Disambiguator

Ruud_Baars · August 12, 2021, 1:38pm

The postag combination
WKW:TGW:1EP followed by WKW:TGW:1EP
is very unlikely.
When both words also have an other postag, I want to remove this combination.

Can that be done?

jaumeortola · August 12, 2021, 2:44pm

It is possible with two rules:

<rule>
    <pattern>
        <marker>
            <and>
                <token postag="WKW:TGW:1EP"/>
                <token postag="WKW:TGW:1EP" negate_pos="yes"/>
            </and>    
        </marker>
        <and>
            <token postag="WKW:TGW:1EP"/>
            <token postag="WKW:TGW:1EP" negate_pos="yes"/>
        </and>
    </pattern>
    <disambig action="remove" postag="WKW:TGW:1EP"/>
</rule>
<rule>
    <pattern>
        <and>
            <token postag="WKW:TGW:1EP"/>
            <token postag="WKW:TGW:1EP" negate_pos="yes"/>
        </and>
        <marker>
            <and>
                <token postag="WKW:TGW:1EP"/>
                <token postag="WKW:TGW:1EP" negate_pos="yes"/>
            </and>    
        </marker>
    </pattern>
    <disambig action="remove" postag="WKW:TGW:1EP"/>
</rule>

Ruud_Baars · August 12, 2021, 3:01pm

I think this is not the same. The first rule could remove the postag that is tested for in the second one… (I guess)
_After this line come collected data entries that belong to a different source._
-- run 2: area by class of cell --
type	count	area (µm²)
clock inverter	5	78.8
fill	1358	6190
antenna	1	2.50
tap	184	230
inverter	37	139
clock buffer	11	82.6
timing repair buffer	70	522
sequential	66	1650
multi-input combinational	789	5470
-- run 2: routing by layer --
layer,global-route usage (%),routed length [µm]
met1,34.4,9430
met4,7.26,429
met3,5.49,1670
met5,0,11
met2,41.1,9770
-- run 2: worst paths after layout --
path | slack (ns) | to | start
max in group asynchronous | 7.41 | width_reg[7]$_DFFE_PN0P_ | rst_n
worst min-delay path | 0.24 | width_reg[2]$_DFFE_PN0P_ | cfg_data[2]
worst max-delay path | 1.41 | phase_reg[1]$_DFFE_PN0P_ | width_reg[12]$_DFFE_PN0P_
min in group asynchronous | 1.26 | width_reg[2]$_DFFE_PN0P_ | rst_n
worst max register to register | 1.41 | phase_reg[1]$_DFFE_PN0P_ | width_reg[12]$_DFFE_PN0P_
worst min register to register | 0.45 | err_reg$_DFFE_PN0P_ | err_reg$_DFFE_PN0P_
File: src/rtl/pnguf_queue.sv
// Short FIFO between the front end and the reconstruction back end.
module pnguf_queue
    import pnguf_pkg::*;
(
    input  logic    clk,
    input  logic    rst_n,
    input  q_push_t push,
    output logic    full,
    input  logic    pop,
    output logic    head_valid,
    output q_item_t head
);

    q_item_t              mem_reg [Q_DEPTH];
    logic [Q_PTR_W-1:0]   wr_ptr_reg, wr_ptr_next;
    logic [Q_PTR_W-1:0]   rd_ptr_reg, rd_ptr_next;
    logic [Q_CNT_W-1:0]   count_reg, count_next;
    logic                 do_push, do_pop;

    assign full       = (count_reg == Q_CNT_W'(Q_DEPTH));
    assign head_valid = (count_reg != '0);
    assign head       = mem_reg[rd_ptr_reg];
    assign do_push    = push.valid && !full;
    assign do_pop     = pop && head_valid;

    // Pointer and occupancy update
    always_comb
    begin
        wr_ptr_next = wr_ptr_reg;
        rd_ptr_next = rd_ptr_reg;
        count_next  = count_reg;
        if (do_push)
            wr_ptr_next = (wr_ptr_reg == Q_PTR_W'(Q_DEPTH - 1)) ? '0 : wr_ptr_reg + Q_PTR_W'(1);
        if (do_pop)
            rd_ptr_next = (rd_ptr_reg == Q_PTR_W'(Q_DEPTH - 1)) ? '0 : rd_ptr_reg + Q_PTR_W'(1);
        if (do_push && !do_pop)
            count_next = count_reg + Q_CNT_W'(1);
        else if (do_pop && !do_push)
            count_next = count_reg - Q_CNT_W'(1);
    end

    always_ff @(posedge clk or negedge rst_n)
    begin
        if (!rst_n)
        begin
            wr_ptr_reg <= '0;
            rd_ptr_reg <= '0;
            count_reg  <= '0;
        end
        else
        begin
            wr_ptr_reg <= wr_ptr_next;
            rd_ptr_reg <= rd_ptr_next;
            count_reg  <= count_next;
        end
    end

    // Entry storage
    always_ff @(posedge clk)
    begin
        if (do_push)
        begin
            mem_reg[wr_ptr_reg] <= push.item;
        end
    end

    a_count_bound: assert property (@(posedge clk) disable iff (!rst_n)
        count_reg <= Q_CNT_W'(Q_DEPTH))
        else $error("queue occupancy beyond depth");

endmodule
Ruud_Baars · August 12, 2021, 3:06pm

It would be great to be able to filter out any unlikely postag order.
Something like

    <rule>
    <pattern>
      <token postag="pos1"/>
      <token postag="pos2"/>
      <token postag="pos3"/>
    <disambig action="remove"><wd pos="pos1"/><wd pos="pos2"/><wd pos="pos3"/></disambig>
    </rule>

(or better still, in shorthand in a file ‘unlikelypostagarrays.txt’)
pos1 pos2 pos3

jaumeortola · August 12, 2021, 3:10pm

You are right. This is a problem.

Ruud_Baars · August 12, 2021, 3:22pm

I can add values to the example:

<antipattern><token postag="WKW:TGW:1EP"/><token postag="WKW:TGW:1EP"/></antipattern> <!-- score: 35785.81888886987871956080 -->
    <!-- onderzoek verkloot --> : neither WKW:TGW:1EP
    <!-- word belast -->  : grammar mistake
    <!-- beter begrijp --> first is not WKW:TGW:1EP
    <!-- verwacht haar --> second is not WKW:TGW:1EP
    <!-- vlak veel --> et cetera....
    <!-- fruit haar -->
    <!-- woon jij -->
    <!-- open water -->
    <!-- veel vet -->
    <!-- welk gebaar -->
    <!-- uitstel net -->
    <!-- win jij -->
    <!-- heel ijl -->
    <!-- proces mag -->
    <!-- jong paar -->
    <!-- beroep lang -->
    <!-- nuttig gevoel -->
    <!-- jouw potlood -->
    <!-- boek zie -->
    <!-- stuur kun -->

Ruud_Baars · August 12, 2021, 4:44pm

Maybe removing all of them is a bit too brute. I will have to thinks this over a bit more. Maybe a filterall with longer, better patterns is a better method.